Muhammed'in cariyeleri:

1. Nefise 2. Cemile

 

Yok böyle bir hadis diyen babayiğit varmı ? Veya 9 yaşı yalan diyen. Diye sormuşsun evet var ben...külliyen yalan diyorum kesinlikle yukarda yazdıklarının Buhariye ait olmadığını idda ediyorum bak hadis no demişsin Buhari 1588 oysaki bende ki 1588 de bak ne yazıyor senin yazdıklarınla uzaktan yakından ilgisi varmı?

 

HadisNo 1588

Fasil

HUDUD BÖLÜMÜ

Konu

Zina Haddi

Ravi

İbnu Abbas

Hadis

:

Hz. Ömer (ra)`i hutbe verirken dinledim. Şöyle demişti: "Allah Teala hazretleri Muhammed (sav)`a hak (din ile) gönderdi ve O`na Kitaba indirdi. Bu indirilenler arasında recm ayeti de vardı! Biz bu ayeti okuduk ve ezberledik. Ayrıca, Resulullah (sav) zina yapana recm cezasını tatbik etti, ondan sonra da biz tatbik ettik. Ben şu endişeyi taşıyorum: Aradan uzun zaman geçince, bazıları çıkıp: "Biz Kitabullah`da recm cezasını görmüyoruz (deyip inkara sapabilecek ve) Allah`ın kitabında indirdiği bir farzı terkederek dalalete düşebilecektir. Bilesiniz, recm, kadın ve erkekten muhsan olanların zinaları, -delil veya hamilelik veya itiraf yoluyla- sübüt bulduğu takdirde, onlara tatbik edilmesi gereken Kitabullah`da mevcut bir haktır. Allah`a kasemle söylüyorum, eğer insanlar: "Ömer Allah Teala` nın kitabına ilavede bulundu" demeyecek olsalar, recm ayetini (Kitabullah`a) yazardım."

 

Ben daha önce yukardaki bir yazımda Hz Aişe validemizin yaşıyla ilgili bir kaç yorum yazmıştım zaten tekrar yazmıyacağım Hz.Aişe'nin Peygamber efendimizden önce nışanlı olduğunuda biliyoruz eğer sizin söylediğiniz doğruysa o zaman 7 yaşında falan nışanlanmış olması lazım değilmi? biraz mantık yahu lütfen biraz mantık yürütün.

 

Gelelim diğer bölüme eşlerini yazmışsınız başlı başına yanlışlar dolu bilgileri burda doğruymuş gibi aktarmaya çalışmanızı anlayabilmiş değilim...

 

Bir kere Peygamber efendimiz Hz.Hatice ile evliyken evlilik yapmadı ki Peygamberliğide onunla evli olduğu döneme denk gelir ondan sonraki yaptığı evlilikler

 

1- Haticetü'l-Kübra:

 

2- Hz. Sevde (r.an):

 

3- Hz. Aişe (r.an):

 

4- Hz. Hafsa (r.an):

 

5- Hz. Ümmü Seleme (r.an):

 

6- Hz. Ümmü Habibe (r.an):

 

7- Hz. Zeyneb (r.an):

 

9- Hz. Cüveyriye (r.an):

 

10- Hz. Safiyye (r.an):

 

12- Hz.
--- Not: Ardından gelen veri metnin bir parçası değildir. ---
`src/rtl/hra_pkg.sv`:
```
// shared constants, types and structs of the stereo hermite resampler
package hra_pkg;

  localparam int FRAC_BITS = 16;
  localparam int SAMPLE_W  = 16;
  localparam int STEP_W    = 19;
  localparam int PH_W      = FRAC_BITS + 3;
  localparam int MU_W      = FRAC_BITS + 1;
  localparam int TAPS      = 4;
  localparam int CH        = 2;
  localparam int CH_LEFT   = 0;
  localparam int CH_RIGHT  = 1;
  localparam int MAX_OUT   = 8;
  localparam int CNT_W     = $clog2(MAX_OUT);
  localparam int QDEPTH    = 4;
  localparam int QPTR_W    = $clog2(QDEPTH);

  localparam logic [PH_W-1:0] ONE_PH    = PH_W'(1) << FRAC_BITS;
  localparam logic [PH_W-1:0] PHASE_MAX = ONE_PH << 2;

  typedef logic [CH-1:0][TAPS-1:0][SAMPLE_W-1:0] hist_t;
  typedef logic [CH-1:0][SAMPLE_W-1:0] pair_t;

  typedef struct packed {
    logic [MU_W-1:0] mu;
    hist_t           hist;
    logic            last;
  } job_t;

  typedef struct packed {
    logic valid;
    job_t job;
  } push_t;

  typedef struct packed {
    logic            busy;
    logic [PH_W-1:0] phase;
  } front_stat_t;

  typedef struct packed {
    logic              full;
    logic              empty;
    logic [QPTR_W:0]   count;
  } queue_stat_t;

endpackage

```
`src/rtl/hra_queue.sv`:
```
// short job queue between the front end and the interpolation pipeline
module hra_queue (
  input  logic                 clk,
  input  logic                 rst,
  input  hra_pkg::push_t       push,
  input  logic                 pop,
  output hra_pkg::job_t        head,
  output hra_pkg::queue_stat_t qstat
);

  hra_pkg::job_t                mem [hra_pkg::QDEPTH];
  logic [hra_pkg::QPTR_W-1:0]   wr_ptr, rd_ptr;
  logic [hra_pkg::QPTR_W:0]     count;

  always_comb begin
    head        = mem[rd_ptr];
    qstat.count = count;
    qstat.empty = count == '0;
    qstat.full  = count == (hra_pkg::QPTR_W+1)'(hra_pkg::QDEPTH);
  end

  always_ff @(posedge clk) begin
    if (push.valid) begin
      mem[wr_ptr] <= push.job;
    end
  end

  always_ff @(posedge clk) begin
    if (rst) begin
      wr_ptr <= '0;
      rd_ptr <= '0;
      count  <= '0;
    end else begin
      if (push.valid) begin
        wr_ptr <= wr_ptr + hra_pkg::QPTR_W'(1);
      end
      if (pop) begin
        rd_ptr <= rd_ptr + hra_pkg::QPTR_W'(1);
      end
      case ({push.valid, pop})
        2'b10:   count <= count + (hra_pkg::QPTR_W+1)'(1);
        2'b01:   count <= count - (hra_pkg::QPTR_W+1)'(1);
        default: count <= count;
      endcase
    end
  end

endmodule

```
Meymune (r.an):

 

Bunların dışında bir evlilik yok oysaki sen yukarda Muhammedin boşadığı kadınlar demişsin yok böyle bişey hiç bir eşinden ayrılmamıştır Peygamber efendimiz ayrıca bununla yetinmeyip nikahlayıp sonradan ayrıldıkları demişsin buda yetmemiş buda mehir parasını ödemediği kadınlar demişsin tüm bunlarıda Buhari'den aldığını söylede hep beraber gülelim.ya onlarca kitap okudum Peygamber efendimizin hayatıyla ilgili benim hiç bir yerde görmediğim okuyamadığım bu kaynakları siz nerden bulup çıkartıyorsunuz Allah aşkına birde cariyeleri demişsin bu konuda tam emin değilim ama benim bildiğim Maria var.

 

Boşanma durumunun kısa bir özeti.

28- "Ey Peygamber! Eşlerine söyle: "Eğer dünya hayatını ve süslerini istiyorsanız gelin size boşanma bedelinizi vereyim ve güzellikle salıvereyim."

 

Peygamber efendimiz önce Hz. Aişe r.a.'den başladı: "Sana bir şey söyleyeceğim, ama anne ve babana danışmadan acele ile karar vermeni istemiyorum" dedi. Hz. Aişe: "Ne söyleyeceksin?" dedi. Peygamber efendimiz: "Ey Peygamber! Eşlerine söyle.." ayetini okudu. Hz. Aişe: "Senin hakkında anne ve babama mı danışacağım, kesinlikle, Allah'ı ve Peygamberini tercih ediyorum. Bir de benim hangisini tercih ettiğimi diğer eşlerine söylememeni istiyorum" dedi. Bunun üzerine Peygamber efendimiz: "Allah beni güçlük çıkarmam için göndermedi. Beni bir öğretici, kolaylaştırıcı olarak gönderdi. Onlardan biri senin hangisini seçtiğini sorarsa söyleyeceğim" dedi. (Müslim, Zekeriyya bin İshak'tan aktarmıştır)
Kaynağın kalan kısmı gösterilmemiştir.